C1q domain-containing (C1qDC) proteins are significant pattern recognition receptors in the innate immune system that play important roles in regulating immune responses in vertebrates and invertebrates. In this study, a gene encoding the fish C1qDC (designated CiC1ql2) from the grass carp Ctenopharyngodon idella was characterized for the first time. Like other reported C1ql proteins, CiC1ql2 contains a conserved C1q domain and a signal peptide at its 5′ end. Expression profile analysis revealed that CiC1ql2 was mostly expressed in the intestine but was expressed at low levels in the brain and gill. In vivo injection experiments directly revealed that CiC1ql2 exhibited strong responsiveness to Aeromonas hydrophila, Aeromonas veronii and pathogen-associated molecular pattern (PAMP) challenge, as indicated by the presence of lipopolysaccharide (LPS) and peptidoglycan (PGN), and that the expression of these genes was significantly upregulated in the intestine of C. idella.
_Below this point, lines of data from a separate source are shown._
<file path="src/rtl/board_pkg.sv">
// Shared types and constants for the board reset sequencer.
package board_pkg;

  // Sequencer states; the encoding is visible on state_dbg.
  typedef enum logic [2:0] {
    ST_CLKGEN_HOLD = 3'd0,
    ST_DEBOUNCE    = 3'd1,
    ST_WAIT_LOCK   = 3'd2,
    ST_RELEASE     = 3'd3,
    ST_RUN         = 3'd4
  } seq_state_e;

  // Default timing for a 50 MHz board clock.
  localparam int DEF_DEBOUNCE_CYCLES     = 50000;    // 1 ms
  localparam int DEF_CLKGEN_HOLD_CYCLES  = 5000;     // 100 us
  localparam int DEF_LOCK_TIMEOUT_CYCLES = 1000000;  // 20 ms
  localparam int DEF_STAGE_GAP_CYCLES    = 16;

  // Counter width able to hold max_cycles with one bit of headroom.
  function automatic int cnt_width(input int max_cycles);
    return $clog2(max_cycles) + 1;
  endfunction

  function automatic int max_int(input int a, input int b);
    return (a > b) ? a : b;
  endfunction

endpackage

</file>
<file path="src/rtl/reset_sync_bus.sv">
// Two-flop synchroniser for a bus of independent asynchronous bits.
module reset_sync_bus #(
  parameter int WIDTH = 1
) (
  input  logic             i_clk,
  input  logic             i_rst,
  input  logic [WIDTH-1:0] i_async,
  output logic [WIDTH-1:0] o_sync
);

  logic [WIDTH-1:0] r_meta;
  logic [WIDTH-1:0] r_sync;

  // Capture each bit into the clock domain through two flops.
  always_ff @(posedge i_clk or posedge i_rst) begin
    if (i_rst) begin
      r_meta <= '0;
      r_sync <= '0;
    end else begin
      r_meta <= i_async;
      r_sync <= r_meta;
    end
  end

  assign o_sync = r_sync;

endmodule

</file>
<file path="src/rtl/board_reset_sequencer.sv">
// Board reset sequencer: debounces reset requests, brings up the external
// clock generator, waits for PLL lock and releases domain resets in order.
module board_reset_sequencer
  import board_pkg::*;
#(
  parameter int                     NUM_SOURCES         = 3,
  parameter logic [NUM_SOURCES-1:0] SRC_ACTIVE_LOW      = 3'b011,
  parameter int                     NUM_OUTPUTS         = 4,
  parameter int                     DEBOUNCE_CYCLES     = DEF_DEBOUNCE_CYCLES,
  parameter int                     CLKGEN_HOLD_CYCLES  = DEF_CLKGEN_HOLD_CYCLES,
  parameter int                     LOCK_TIMEOUT_CYCLES = DEF_LOCK_TIMEOUT_CYCLES,
  parameter int                     STAGE_GAP_CYCLES    = DEF_STAGE_GAP_CYCLES
) (
  input  logic                   clk_clk,
  input  logic                   reset_reset,
  input  logic [NUM_SOURCES-1:0] src_reset_in,
  input  logic                   pll_locked,
  output logic                   clkgen_rst_n,
  output logic                   clkgen_oe_n,
  output logic [NUM_OUTPUTS-1:0] rst_out,
  output logic                   all_released,
  output logic [NUM_SOURCES-1:0] reset_cause,
  output logic                   lock_timeout,
  output logic                   lost_lock,
  output logic [2:0]             state_dbg
);

  localparam int MAX_CYCLES = max_int(max_int(DEBOUNCE_CYCLES, CLKGEN_HOLD_CYCLES),
                                      max_int(LOCK_TIMEOUT_CYCLES, STAGE_GAP_CYCLES));
  localparam int CNT_W = cnt_width(MAX_CYCLES);

  // Terminal counts: the counter holds the number of cycles already spent.
  localparam logic [CNT_W-1:0] HOLD_LAST = CNT_W'(CLKGEN_HOLD_CYCLES - 1);
  localparam logic [CNT_W-1:0] DEB_LAST  = CNT_W'(DEBOUNCE_CYCLES - 1);
  localparam logic [CNT_W-1:0] TO_LAST   = CNT_W'(LOCK_TIMEOUT_CYCLES - 1);
  localparam logic [CNT_W-1:0] GAP_LAST  = CNT_W'(STAGE_GAP_CYCLES - 1);

  logic [NUM_SOURCES-1:0] w_src_sync;
  logic [NUM_SOURCES-1:0] w_req;
  logic                   w_any_req;
  logic                   w_lock_sync;
  logic                   w_lock_fall;
  logic                   r_lock_prev;

  seq_state_e             r_state;
  seq_state_e             w_state_nxt;
  logic [CNT_W-1:0]       r_cnt;
  logic [CNT_W-1:0]       w_cnt_nxt;
  logic [CNT_W-1:0]       w_cnt_inc;

  logic                   r_clkgen_up;
  logic                   r_clkgen_rst_n;
  logic                   r_clkgen_oe_n;
  logic [NUM_OUTPUTS-1:0] r_rst_out;
  logic                   r_all_released;
  logic [NUM_SOURCES-1:0] r_reset_cause;
  logic                   r_lock_timeout;
  logic                   r_lost_lock;

  logic                   w_clkgen_up_nxt;
  logic                   w_clkgen_on_nxt;
  logic [NUM_OUTPUTS-1:0] w_rst_out_nxt;
  logic                   w_all_released_nxt;
  logic [NUM_SOURCES-1:0] w_reset_cause_nxt;
  logic                   w_lock_timeout_nxt;
  logic                   w_lost_lock_nxt;

  reset_sync_bus #(.WIDTH(NUM_SOURCES)) u_src_sync (
    .i_clk   (clk_clk),
    .i_rst   (reset_reset),
    .i_async (src_reset_in),
    .o_sync  (w_src_sync)
  );

  reset_sync_bus #(.WIDTH(1)) u_lock_sync (
    .i_clk   (clk_clk),
    .i_rst   (reset_reset),
    .i_async (pll_locked),
    .o_sync  (w_lock_sync)
  );

  // Requests are normalised to active-high after synchronisation.
  assign w_req       = w_src_sync ^ SRC_ACTIVE_LOW;
  assign w_any_req   = |w_req;
  assign w_lock_fall = r_lock_prev & ~w_lock_sync;
  assign w_cnt_inc   = (r_cnt == {CNT_W{1'b1}}) ? r_cnt : r_cnt + CNT_W'(1);

  // State register, shared cycle counter and lock history for edge detection.
  always_ff @(posedge clk_clk or posedge reset_reset) begin
    if (reset_reset) begin
      r_state     <= ST_CLKGEN_HOLD;
      r_cnt       <= '0;
      r_lock_prev <= 1'b0;
    end else begin
      r_state     <= w_state_nxt;
      r_cnt       <= w_cnt_nxt;
      r_lock_prev <= w_lock_sync;
    end
  end

  // Next-state logic; a new request outranks a lock loss in every state.
  always_comb begin
    w_state_nxt = r_state;
    w_cnt_nxt   = w_cnt_inc;
    case (r_state)
      ST_CLKGEN_HOLD: begin
        if (r_cnt == HOLD_LAST) begin
          w_state_nxt = ST_DEBOUNCE;
          w_cnt_nxt   = '0;
        end
      end
      ST_DEBOUNCE: begin
        if (w_any_req) begin
          w_cnt_nxt = '0;
        end else if (r_cnt == DEB_LAST) begin
          w_state_nxt = ST_WAIT_LOCK;
          w_cnt_nxt   = '0;
        end
      end
      ST_WAIT_LOCK: begin
        if (w_any_req) begin
          w_state_nxt = ST_DEBOUNCE;
          w_cnt_nxt   = '0;
        end else if (w_lock_sync) begin
          w_state_nxt = ST_RELEASE;
          w_cnt_nxt   = '0;
        end else if (r_cnt == TO_LAST) begin
          w_state_nxt = ST_CLKGEN_HOLD;
          w_cnt_nxt   = '0;
        end
      end
      ST_RELEASE: begin
        if (w_any_req) begin
          w_state_nxt = ST_DEBOUNCE;
          w_cnt_nxt   = '0;
        end else if (w_lock_fall) begin
          w_state_nxt = ST_WAIT_LOCK;
          w_cnt_nxt   = '0;
        end else if (r_rst_out == '0) begin
          w_state_nxt = ST_RUN;
          w_cnt_nxt   = '0;
        end else if (r_cnt == GAP_LAST) begin
          w_cnt_nxt = '0;
        end
      end
      ST_RUN: begin
        w_cnt_nxt = '0;
        if (w_any_req) begin
          w_state_nxt = ST_DEBOUNCE;
        end else if (w_lock_fall) begin
          w_state_nxt = ST_WAIT_LOCK;
        end
      end
      default: begin
        w_state_nxt = ST_CLKGEN_HOLD;
        w_cnt_nxt   = '0;
      end
    endcase
  end

  // Next output values, derived from the transition being taken.
  always_comb begin
    w_clkgen_up_nxt    = r_clkgen_up;
    w_reset_cause_nxt  = r_reset_cause;
    w_lock_timeout_nxt = r_lock_timeout;
    w_lost_lock_nxt    = r_lost_lock;
    if (r_state == ST_CLKGEN_HOLD && w_state_nxt == ST_DEBOUNCE) begin
      w_clkgen_up_nxt = 1'b1;
    end
    if (r_state != ST_CLKGEN_HOLD && w_state_nxt == ST_DEBOUNCE && w_any_req) begin
      w_reset_cause_nxt = w_req;
    end
    if (r_state == ST_WAIT_LOCK && w_state_nxt == ST_CLKGEN_HOLD) begin
      w_lock_timeout_nxt = 1'b1;
    end
    if ((r_state == ST_RELEASE || r_state == ST_RUN) && w_state_nxt == ST_WAIT_LOCK) begin
      w_lost_lock_nxt = 1'b1;
    end
    // Entry into RELEASE arrives with all ones, so one shift clears bit 0.
    case (w_state_nxt)
      ST_RELEASE: begin
        if (r_state != ST_RELEASE || r_cnt == GAP_LAST) begin
          w_rst_out_nxt = r_rst_out << 1;
        end else begin
          w_rst_out_nxt = r_rst_out;
        end
      end
      ST_RUN:  w_rst_out_nxt = '0;
      default: w_rst_out_nxt = '1;
    endcase
    w_clkgen_on_nxt    = w_clkgen_up_nxt && (w_state_nxt != ST_CLKGEN_HOLD);
    w_all_released_nxt = (w_state_nxt == ST_RUN);
  end

  // Registered pins so nothing toggles combinationally on the board.
  always_ff @(posedge clk_clk or posedge reset_reset) begin
    if (reset_reset) begin
      r_clkgen_up    <= 1'b0;
      r_clkgen_rst_n <= 1'b0;
      r_clkgen_oe_n  <= 1'b1;
      r_rst_out      <= '1;
      r_all_released <= 1'b0;
      r_reset_cause  <= '0;
      r_lock_timeout <= 1'b0;
      r_lost_lock    <= 1'b0;
    end else begin
      r_clkgen_up    <= w_clkgen_up_nxt;
      r_clkgen_rst_n <= w_clkgen_on_nxt;
      r_clkgen_oe_n  <= ~w_clkgen_on_nxt;
      r_rst_out      <= w_rst_out_nxt;
      r_all_released <= w_all_released_nxt;
      r_reset_cause  <= w_reset_cause_nxt;
      r_lock_timeout <= w_lock_timeout_nxt;
      r_lost_lock    <= w_lost_lock_nxt;
    end
  end

  assign clkgen_rst_n = r_clkgen_rst_n;
  assign clkgen_oe_n  = r_clkgen_oe_n;
  assign rst_out      = r_rst_out;
  assign all_released = r_all_released;
  assign reset_cause  = r_reset_cause;
  assign lock_timeout = r_lock_timeout;
  assign lost_lock    = r_lost_lock;
  assign state_dbg    = r_state;

endmodule

</file>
Additionally, the recombinant CiC1ql2 protein obviously promoted the agglutination of the gram-negative bacteria A. hydrophila and A. veronii and the gram-positive bacterium Bacillus subtilis, as shown by in vitro binding experiments. Moreover, CiC1ql2 protein injection experiment revealed that CiC1ql2 significantly enhanced the expression levels of classic complement genes (C3, C5, and C7) and inflammatory cytokines (TNF-α, IL-1β, and IL-8), while knockdown of CiC1ql2 decreased the expression of these immune-related genes. Taken together, our results suggested that CiC1ql2 could act as a pathogenic pattern recognition receptor involved in complement activation and that this might be related to the intestinal defense of C. idella against bacterial infection.